Ambas mujeres atribuían la súbita partida de José Ángel a su hábito de observar con prismáticos, sin ocultarse, a las bañistas de la piscina municipal, arguyendo, si se terciaba, que los viajeros del tiempo tienen sus propias normas y, sobre todo, que las mujeres contempladas, lejos de sentirse molestas, le mostraban gratitud.

Al parecer, dicha gratitud, que se expresó de diversas maneras, en ocasiones, muy tiernas, enconó a algunos varones, conjurados para "escarmentar al futurista ese de los cojones", según escuchó Ariadna. Esta, por otra parte, me confió que su oficio le había enseñado "la atemporal universalidad del voyerismo", del que ella no era una excepción, "aunque practicándolo con el disimulo propio de la cultura actual".

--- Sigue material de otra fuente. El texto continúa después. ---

**src/rtl/bank_read_arbiter.sv**
```systemverilog
// Shares the colour bank read port between the VGA renderer and the
// 7-segment scanner; VGA has priority, the display is starvation-protected.
module bank_read_arbiter #(
    parameter int AW       = 4,
    parameter int DW       = 3,
    parameter int RD_LAT   = 1,
    parameter int MAX_WAIT = 8
) (
    input  logic          clk,
    input  logic          rst,
    input  logic          vga_req,
    input  logic [AW-1:0] vga_addr,
    output logic          vga_gnt,
    output logic          vga_valid,
    output logic [DW-1:0] vga_data,
    input  logic          dsp_req,
    input  logic [AW-1:0] dsp_addr,
    output logic          dsp_gnt,
    output logic          dsp_valid,
    output logic [DW-1:0] dsp_data,
    output logic [AW-1:0] bank_addr,
    input  logic [DW-1:0] bank_data,
    output logic          busy
);

    typedef enum logic [1:0] {
        S_IDLE,
        S_WAIT,
        S_RET
    } state_t;

    localparam logic [1:0] LAT = 2'(RD_LAT);
    localparam logic [7:0] MW  = 8'(MAX_WAIT);

    state_t        r_state;
    state_t        w_next;
    logic [1:0]    r_cnt;
    logic [7:0]    r_dsp_wait;
    logic          r_own_dsp;
    logic          r_vga_gnt;
    logic          r_dsp_gnt;
    logic          r_vga_valid;
    logic          r_dsp_valid;
    logic [DW-1:0] r_vga_data;
    logic [DW-1:0] r_dsp_data;
    logic [AW-1:0] r_bank_addr;

    logic w_arb;
    logic w_starved;
    logic w_vga_win;
    logic w_dsp_win;
    logic w_done;

    // Arbitration happens in every cycle in which the port is not held.
    assign w_arb     = (r_state != S_WAIT);
    assign w_starved = dsp_req && (r_dsp_wait >= MW);
    assign w_vga_win = w_arb && vga_req && !w_starved;
    assign w_dsp_win = w_arb && dsp_req && !w_vga_win;
    assign w_done    = (r_state == S_WAIT) && (r_cnt == 2'd0);

    always_comb begin
        w_next = r_state;
        unique case (r_state)
            S_IDLE,
            S_RET:   w_next = (w_vga_win || w_dsp_win) ? S_WAIT : S_IDLE;
            S_WAIT:  w_next = w_done ? S_RET : S_WAIT;
            default: w_next = S_IDLE;
        endcase
    end

    always_ff @(posedge clk or negedge rst) begin
        if (!rst) begin
            r_state     <= S_IDLE;
            r_cnt       <= 2'd0;
            r_own_dsp   <= 1'b0;
            r_bank_addr <= '0;
            r_vga_gnt   <= 1'b0;
            r_dsp_gnt   <= 1'b0;
        end else begin
            r_state   <= w_next;
            r_vga_gnt <= w_vga_win;
            r_dsp_gnt <= w_dsp_win;
            if (w_vga_win || w_dsp_win) begin
                r_own_dsp   <= w_dsp_win;
                r_bank_addr <= w_dsp_win ? dsp_addr : vga_addr;
                r_cnt       <= LAT;
            end else if (r_state == S_WAIT && r_cnt != 2'd0) begin
                r_cnt <= r_cnt - 2'd1;
            end
        end
    end

    // Each data bus only moves on its own owner's return.
    always_ff @(posedge clk or negedge rst) begin
        if (!rst) begin
            r_vga_valid <= 1'b0;
            r_dsp_valid <= 1'b0;
            r_vga_data  <= '0;
            r_dsp_data  <= '0;
        end else begin
            r_vga_valid <= w_done && !r_own_dsp;
            r_dsp_valid <= w_done && r_own_dsp;
            if (w_done && !r_own_dsp)
                r_vga_data <= bank_data;
            if (w_done && r_own_dsp)
                r_dsp_data <= bank_data;
        end
    end

    always_ff @(posedge clk or negedge rst) begin
        if (!rst) begin
            r_dsp_wait <= 8'd0;
        end else if (w_arb) begin
            if (w_dsp_win || !dsp_req)
                r_dsp_wait <= 8'd0;
            else if (r_dsp_wait != 8'hFF)
                r_dsp_wait <= r_dsp_wait + 8'd1;
        end
    end

    assign vga_gnt   = r_vga_gnt;
    assign dsp_gnt   = r_dsp_gnt;
    assign vga_valid = r_vga_valid;
    assign dsp_valid = r_dsp_valid;
    assign vga_data  = r_vga_data;
    assign dsp_data  = r_dsp_data;
    assign bank_addr = r_bank_addr;
    assign busy      = (r_state == S_WAIT);

endmodule
```
**config.mk**
```make
export PLATFORM = sky130hd
export DESIGN_NAME = bank_read_arbiter
export DESIGN_NICKNAME = d
export VERILOG_FILES = /design/src/rtl/bank_read_arbiter.sv
export SDC_FILE = /design/constraint.sdc
export NUM_CORES = 1
export LEC_CHECK = 0
export BUFFER_PORTS_ARGS = -buffer_cell sky130_fd_sc_hd__buf_2
export CAP_MARGIN = 15
export CORE_MARGIN = 3
export CORE_UTILIZATION = 46
export CTS_CLUSTER_SIZE = 10
export DETAILED_ROUTE_END_ITERATION = 12
export PLACE_DENSITY = 0.7
export SLEW_MARGIN = 10
export SYNTH_ARGS = -nofsm -noshare
export SYNTH_HDL_FRONTEND = slang
export SYNTH_SLANG_ARGS = --single-unit
```
**constraint.sdc**
```tcl
create_clock -name clk -period 1.55 [get_ports clk]
set_clock_uncertainty 0.2 [all_clocks]
set_input_delay 0.465 -clock clk [delete_from_list [all_inputs] [get_ports clk]]
set_output_delay 0.465 -clock clk [all_outputs]
set_load 0.02 [all_outputs]
```
=== Word-level counts from Yosys, hierarchy flattened ===
Cells that the tools add are included.

* Add/sub/neg operators: 2
* $lt $le $gt $ge: 1
* Eq/ne operators: 4
* Multiplexer cells: 8
* Reductions and logical operators: 22

{| class="wikitable"
|+ Operator list
! cell !! count
|-
| two-way mux 8 bit || 2
|-
| logical AND 1 bit || 9
|-
| adder 8 x 1 -> 8 bit (second input constant) || 1
|-
| greater-or-equal comparator 8 x 4 -> 1 bit (second input constant) || 1
|-
| != test 8 bit (second input constant) || 1
|-
| two-way mux 2 bit || 3
|-
| nonzero test 2 bit || 3
|-
| zero test 1 bit || 4
|-
| zero test 2 bit || 2
|-
| two-way mux 4 bit || 1
|-
| one-hot mux 2 bit (2 select lines) || 1
|-
| == test 2 x 1 -> 1 bit (second input constant) || 1
|-
| == test 2 bit (second input constant) || 1
|-
| logical OR 1 bit || 2
|-
| != test 2 x 1 -> 1 bit (second input constant) || 1
|-
| AND reduction 2 bit || 1
|-
| OR reduction 2 bit || 1
|-
| subtractor 2 x 1 -> 2 bit (second input constant) || 1
|-
| two-way mux 1 bit || 1
|}

* Flip-flop bits (word level): 27
* Bits of input ports: 15
* Word-level logic and storage cells: 48

=== Depth between registers and ports, before layout ===
Gate-level depths: netlist (run 1).

* Depth in word-level cells: 9
* Gate-level depth with buffers: 5
* Depth with buffers taken out: 5

=== Worst setup path before layout (run 1) ===
No wires, ideal clock.

* Path type: reg-to-reg
* Start: reg r_state[1]
* End: reg r_vga_data[0], in the netlist vga_data[0]
* Arrival time: 1.334 ns
* Required time: 1.222 ns
* Setup slack: -0.111 ns
* Cell stages (with the launch flop): 6
* Buffers on the path: 0
* Period minus slack after synthesis: 1.661 ns
* Cell sequence: dfrtp_1 nand2b_1 inv_2 and2_1 and2b_1 mux2_1

* Cells in the longest elaborated chain, start to end: 3

{| class="wikitable"
|+ Ends and longest elaborated chain
! item !! line !! RTL
|-
| start: declaration || 35 || <nowiki>state_t r_state;</nowiki>
|-
| start signal: assignment || 80 || <nowiki>r_state <= w_next;</nowiki>
|-
| == test 2 x 1 -> 1 bit || -- ||
|-
| net busy || 23 || <nowiki>output logic busy</nowiki>
|-
| logical AND 1 bit || 59 || <nowiki>assign w_done = (r_state == S_WAIT) && (r_cnt == 2'd0);</nowiki>
|-
| logical AND 1 bit || 103 || <nowiki>if (w_done && !r_own_dsp)</nowiki>
|-
| end signal: assignment || 104 || <nowiki>r_vga_data <= bank_data;</nowiki>
|-
| end: declaration || 44 || <nowiki>logic [DW-1:0] r_vga_data;</nowiki>
|}

The timed path passes the listed nets, and every way through them passes these cells.
A chain may end at the register's enable or synchronous reset.

=== Final worst setup path (run 1) ===
* Start: reg r_state[0]
* End: out busy

* Cells in the longest elaborated chain, start to end: 1

{| class="wikitable"
|+ Ends and longest elaborated chain
! item !! line !! RTL
|-
| == test 2 x 1 -> 1 bit || 128 || <nowiki>assign busy = (r_state == S_WAIT);</nowiki>
|-
| end: declaration || 23 ||
|}

No other way between the ends.

==> results of run 1 <==
[repair_timing]
item | CTS | global route
hold endpoints to repair | 27 | 0
buffers inserted | 5 | 2
resized for setup | 28 | 24
setup endpoints to repair | 25 | 32
hold buffers | 1 | 0
pin swaps | 3 | 3
[synthesized netlist by cell type]
| master | count |
|---|---|
| dfrtp_1 | 27 |
| nand2b_1 | 1 |
| a21o_1 | 1 |
| o21ai_1 | 1 |
| and3_1 | 2 |
| inv_2 | 1 |
| clkbuf_1 | 1 |
| mux2_1 | 3 |
| nand3_1 | 2 |
| or3_1 | 1 |
| inv_1 | 8 |
| and2_1 | 1 |
| nor3_1 | 3 |
| mux2_2 | 3 |
| o22ai_1 | 2 |
| a311oi_1 | 1 |
| nor2_1 | 12 |
| a211oi_1 | 2 |
| nand2_1 | 5 |
| a31oi_1 | 3 |
| nand4_1 | 2 |
| o21ai_0 | 1 |
| nor2b_1 | 1 |
| mux2i_1 | 4 |
| xnor2_1 | 2 |
| a21oi_1 | 7 |
| and2b_1 | 1 |
| a211oi_4 | 1 |
| nor4_4 | 1 |
| ha_1 | 3 |
[kinds of logic after synthesis]
family	count (synthesis)
buffers and inverters	10
AO/OA/AOI/OAI	19
multiplexers	10
XOR/XNOR	2
adder cells (fa/ha/maj)	3
AND/OR/NAND/NOR	32
flip-flops	27
[power by group through the flow]
stage / combinational, mW / clock, mW / sequential [mW]
6_report: 1.69 / 0.297 / 1.11
5_1_grt: 1.83 / 0.335 / 1.14
4_1_cts: 1.51 / 0.313 / 1.09
3_5_place_dp: 1.23 / 0 / 1.07
3_3_place_gp: 1.19 / 0 / 1.06
2_1_floorplan: 0.582 / 0 / 1.27
[layout make-up]
class	count	area (um^2)	share of cell area [%]
clock buffer	4	26.3	1.49
inverter	9	38.8	2.20
multi-input combinational	66	562	31.8
sequential	27	676	38.3
tap	28	35.0	1.98
timing repair buffer	51	428	24.2
[routing by layer]
layer | routed length [um] | vias up | GRT usage (%) | part of all wire [%]
li1 | - | 468 | - | -
met1 | 1130 | 466 | 21.8 | 44
met2 | 1260 | 33 | 28.5 | 49
met3 | 134 | 4 | 2.76 | 5.2
met4 | 39 | 0 | 7.12 | 1.5
met5 | 0 | - | 0 | 0
[critical path: stages, from the launching register on]
cell	delay [ns]
dfrtp_1	0.43
nand2b_4	0.10
inv_6	0.03
buf_6	0.10
buf_6	0.12
[state kept, by name, summed over array words and instances, names as in the netlist, 2 cells and up]
register	cells
r_dsp_wait	8
bank_addr	4
r_state	2
r_cnt	2
dsp_data	3
vga_data	3
[worst paths after layout]
kind,from,to,cells past startpoint
max,r_state[0],busy,4
min,bank_data[0],vga_data[0],2
max reg2reg,r_state[1],vga_data[0],6
min reg2reg,vga_data[0],vga_data[0],1
max in group asynchronous,rst,dsp_data[2],3
min in group asynchronous,rst,r_state[0],3
[stage by stage]
step	std cells	total power, mW	setup TNS (ns)	cell area, um^2
final	185	3.10	-1.40	1770
after global routing	185	3.30	-2.85	1770
after CTS	184	2.91	-1.60	1680
after detailed placement	174	2.30	-1.47	1500
after global placement	174	2.25	-0.779	1500
after floorplan	103	1.85	-0.00222	1200
==> summary.txt, run 1 <==
Outcome
  • Status: finished with violations
  • Failing checks: setup timing

Power
  • Sequential power share: between 30% and 40%
  • P per Cell Area: 1760 nW/um^2
  • VDD IR max: 1.59 mV
  • Leakage power: 0.858 nW
  • Clock power share: 9.6%
  • Pint: 1.93 mW
  • Comb power frac: 54.6%
  • Sw Ratio: between 30 and 40%
  • Sw power: 1.17 mW

Clock network
  • Worst-Skew Late Latency: 0.32 ns
  • Worst-path clk slew: 0.14 ns
  • Total CTS buffers: 3
  • Max Root-Sink Buffers: 2
  • TritonCTS clock tree: yes
  • Clk root buf: clkbuf_4
  • H-tree Lvls: 1
  • CTS sink cnt: 27

Cells and area
  • Commonest non-fill, non-tap cell in the layout: dfrtp_1
  • Net count reported at finish: 176
  • FILL cells: 154
  • Share of layout cells above drive strength 1: 49.0%
  • ANT cells: 0
  • P&R area growth vs syn: 50.7%
  • Most frequent cells in the layout: dfrtp_1 (27), buf_6 (18), buf_4 (16)
  • Final core utilization: 76.1%

STA
  • Rel. slew slack: 72.8%
  • Setup violators final: 14
  • RSZ-0062 raised after global routing: yes
  • Maximum clock rate: 561 MHz
  • Final Slew Violations: 0
  • Final hold vios: 0
  • Setup WS post-layout: -0.231 ns
  • Crit share post-route: 115%
  • Min Hold Slack: 0.173 ns
  • Slew at the pin with the worst max-slew slack: 0.406 ns
  • Min cycle time layout: 1.78 ns

Global routing
  • Pin count of the biggest net entering global routing: 28
  • Total gr overflow: 0
  • Vias in the first global route: 983
  • Antenna violations before repair: 0
  • Total track usage: 17.1%
  • First-pass GRT wire length: 4260 um

Setup path
  • CP endpoint kind: output pin
  • Reg2Reg Setup Slack: -0.20 ns
  • Nature of the critical path startpoint: flip-flop
  • Crit path kind: flip-flop to output pin
  • Required time worst endpoint: 0.88 ns
  • Arrival time worst endpoint: 1.12 ns
  • Worst-path fanout max: 2

Run
  • Max Cap Viol: 0

Placement
  • Place WS: -0.184 ns
  • GPL Wtd Cong: 0.773
  • Port Buffers: 29
  • Post-DP HPWL: 1810 um

Logic synthesis
  • Top cell type's share of synthesized area: 57.7%
  • Mean Syn Cell Area: 11.4 um^2
  • Warnings from Yosys: 0
  • Largest family of logic cells by synthesized area: simple AND/OR/NAND/NOR gates
  • Adder-Cell Fraction of Synth Area: between 3 and 4%
  • Netlist cell types: 30
  • Compound-Gate Fraction of Synth Area: 10.9%
  • Syn_nets: 121
  • Post-Synth Simple-Gate Area: 14.3%
  • Yosys reg bits: 27
  • Syn Inst Count: 103
  • Mux contribution to synthesized area: 9.19%
  • Cell type with the largest total area after synthesis: dfrtp_1
  • Synth top area cells: dfrtp_1 (58%), nor2_1 (3.8%), mux2i_1 (3.4%)
  • Sequential area share after synthesis: 57.7%
  • Synth Area in XOR/XNOR: 1.50%
  • Mapped cell area: ~1200 um^2

Route
  • DRC errors left: 0
  • Drt first pass iters: 4
  • Vias post-DR: 971
  • Detailed Route WL: around 2600 um
  • Antenna Violating Nets Remaining: 0
  • Vias/cell: roughly 5.2
  • Wire per inst: 13.8 um
  • Iter 0 DRT Violations: 18

Min path
  • Worst Hold Class: input pin to flip-flop

Floorplan
  • Core area: 2320 um^2
  • Core Rows: 17
  • Starting density of the core: 50.5%
  • Die W: 56.5 um
  • DIE AREA: 3190 um^2
  • Io pins: 30
  • Die height: 56.5 um
Note: power is estimated with default switching activity, not from simulation.
==> run 2, diff against run 1 <==
BUFFER_PORTS_ARGS = unset   (was -buffer_cell sky130_fd_sc_hd__buf_2)
CORE_UTILIZATION = 54   (was 46)
DONT_BUFFER_PORTS = 1   (was unset)
PLACE_DENSITY = 0.68   (was 0.7)
==> run 2 against run 1 <==
The flow still finishes with violations (setup timing). Sequential cell count is the same. Final area shrank 7.7%. Register-to-register slack gained 0.03 ns. Highest routed layer unchanged. Sequential share of layout area grew 3.2 points. Critical path depth is the same. Hold slack lost 0.14 ns. Critical path type is now flip-flop to flip-flop. Largest cell class unchanged. Setup slack gained 0.059 ns. First-iteration DRC count grew 78%. Routed wire length grew 12%. Combinational power shrank 24%. Clock power grew 2%. Maximum frequency grew 3.4%.
==> summary.txt, run 2 (synthesis results as in run 1) <==
Power
  • P per Cell Area: 1780 nW/um^2 (+1.4%)
  • VDD IR max: 1.53 mV (-3.7%)
  • Leakage power: 0.744 nW (-13%)

Setup path
  • Reg2Reg Setup Slack: -0.17 ns (+0.03 ns)
  • Slowest cell on crit path: dfrtp_1
  • Worst path top cell family by delay: flip-flops
  • CP endpoint kind: flip-flop
  • Arrival time worst endpoint: 1.76 ns (+0.64 ns)
  • Buf+Inv Stages, Crit Path: 1 (-2)
  • Nature of the critical path startpoint: flip-flop
  • Worst setup path endpoint: r_dsp_wait[7]
  • CP startpoint: r_dsp_wait[3]
  • Worst reg2reg path endpoint: r_dsp_wait[7]
  • Critical path depth: 4 (unchanged)
  • Worst r2r path cells: 4 (-2)
  • Crit path largest cell delay: 0.44 ns (about the same)
  • Critical-path cell list: nor4_4 -> buf_4 -> a31oi_4 -> a311oi_2
  • Required time worst endpoint: 1.58 ns (+0.70 ns)
  • Worst-path fanout max: 5 (+3)
  • R2r startpoint: r_dsp_wait[3]
  • Crit path kind: flip-flop to flip-flop

STA
  • RSZ-0062 raised after global routing: yes
  • Setup violators final: 21 (+7)
  • Min cycle time layout: 1.72 ns (-0.0594 ns)
  • Min Hold Slack: 0.0291 ns (-0.144 ns)
  • Final hold vios: 0 (unchanged)
  • Setup WS post-layout: -0.172 ns (+0.0594 ns)
  • Rel. slew slack: 76.1% (+3.2 points)
  • Maximum clock rate: 581 MHz (+3.4%)
  • Setup TNS: -2.59 ns (-1.19 ns)
  • Crit share post-route: 111% (-3.8 points)
  • Final Slew Violations: 0 (unchanged)
  • Slew at the pin with the worst max-slew slack: 0.356 ns (-0.0498 ns)

Placement
  • DP Area: 1330 um^2 (-11%)
  • Port Buffers: 0 (-100%)
  • Dpl cells: 141 (-19%)
  • GPL Wtd Cong: 0.820 (+6.1%)
  • Post-DP HPWL: 1740 um (-4.0%)

Clock network
  • Max Root-Sink Buffers: 2 (unchanged)
  • Worst-Skew Late Latency: 0.33 ns (about the same)
  • H-tree Lvls: 1 (unchanged)
  • TritonCTS clock tree: yes
  • Clk root buf: clkbuf_4
  • Worst-path clk slew: 0.14 ns (about the same)
  • CTS sink cnt: 27 (unchanged)
  • Total CTS buffers: 3 (unchanged)

Cells and area
  • Share of layout cells above drive strength 1: 40.9% (-8.1 points)
  • ANT cells: 0 (unchanged)
  • Register area: 676 um^2 (unchanged)
  • Footprint of the multi-input gates: 589 um^2 (+4.9%)
  • P&R area growth vs syn: 39.2%
  • Final core utilization: 81.4% (+5.3 points)
  • Post-Layout Cell Count: 159 (-14%)
  • Design area: 1630 um^2 (-7.7%)
  • FILL cells: 111 (-28%)
  • Most frequent cells in the layout: dfrtp_1 (27), buf_4 (16), inv_1 (8), nor2_1 (8)
  • Largest register FFs: 8 (unchanged)
  • Net count reported at finish: 151 (-14%)
  • Commonest non-fill, non-tap cell in the layout: dfrtp_1
  • Most flops, register: r_dsp_wait

Floorplan
  • DIE AREA: 2760 um^2 (-13%)
  • Core Rows: 16 (-1)
  • Starting density of the core: 58.5% (+8.0 points)
  • Die height: 52.6 um (-6.9%)
  • Io pins: 30 (unchanged)
  • Core area: 2000 um^2 (-14%)
  • Die W: 52.6 um (-6.9%)

Route
  • DRC errors left: 0 (unchanged)
  • Vias post-DR: 909 (-6.4%)
  • Antenna Violating Nets Remaining: 0 (unchanged)
  • Vias/cell: 5.72 (+8.9%)
  • Drt first pass iters: 4 (unchanged)
  • Iter 0 DRT Violations: 32 (+14)
  • Detailed Route WL: 2870 um (+12%)
  • Wire per inst: 18.1 um (+31%)

Min path
  • Worst Hold Class: input pin to flip-flop

Outcome
  • Status: finished with violations
  • Failing checks: setup timing

Run
  • Max Cap Viol: 0 (unchanged)

Global routing
  • Vias in the first global route: 894 (-9.1%)
  • Pin count of the biggest net entering global routing: 28 (unchanged)
  • Antenna violations before repair: 0 (unchanged)
  • Total track usage: 21.8% (+4.7 points)
  • Total gr overflow: 0 (unchanged)
  • First-pass GRT wire length: 4310 um (+1.1%)
==> run 2: cell count changes in the layout (fill, tap and decap cells not counted), sizes merged <==
cell  previous run  this run
buf             50        25
==> run 2: routing by layer <==
metal  share of wire [%]  GRT usage (%)  vias up
met5                   0              0        -
met2                  51           35.3       41
li1                    -              -      411
met1                  39           28.1      451
met3                 7.8           3.99        6
met4                 1.5           9.79        0
==> run 2: through the flow <==
stage / power [mW] / worst slack [ns]
floorplan: 1.85 / -0.00222
global placement: 2.11 / -0.0810
detailed placement: 2.16 / -0.163
CTS: 2.76 / -0.173
global route: 3.06 / -0.240
finish: 2.90 / -0.172
==> run 2: what timing repair did <==
action / in CTS / in global routing
pin swaps: 8 / 4
resized for setup: 18 / 11
buffers inserted: 7 / 5
hold buffers: 2 / 0
endpoints found under the hold margin: 27 / 0
endpoints found under the setup margin: 14 / 24
==> run 2: how the worst min path moves through the flow <==
stage / start / endpoint / slack [ns] / cells after the start
after floorplan: rst / bank_addr[0] / -0.03 / 0
after global placement: rst / dsp_valid / -0.03 / 0
after detailed placement: rst / vga_valid / -0.03 / 0
after CTS: vga_req / vga_gnt / 0.02 / 2
after global routing: vga_req / vga_gnt / 0.02 / 2
final: vga_req / vga_gnt / 0.03 / 2
==> run 2: final cells by class <==
| cell class | instances | share of cell area, % |
|---|---|---|
| inverter | 9 | 2.38 |
| clock buffer | 4 | 1.61 |
| sequential | 27 | 41.4 |
| multi-input combinational | 66 | 36.1 |
| timing repair buffer | 26 | 16.3 |
| tap | 27 | 2.07 |
==> run 2: power by group <==
part / leakage [nW] / internal (mW) / switching, mW
Clock: 0.0150 / 0.101 / 0.202
Sequential: 0.340 / 0.939 / 0.376
Combinational: 0.389 / 0.694 / 0.592
Total: 0.744 / 1.73 / 1.17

La catedrática lo tenía claro. "Por culpa de esos tarugos, he perdido a José Ángel". Así oí que se lo confesaba a un estudiante por el que se dejaba consolar, con tanta dulzura, como amargura sentía la mujer cuyo contacto me había llevado hasta allí, a la que la ausencia del prófugo le había hecho concebir esa esperanza vana que gozan las pasiones no correspondidas.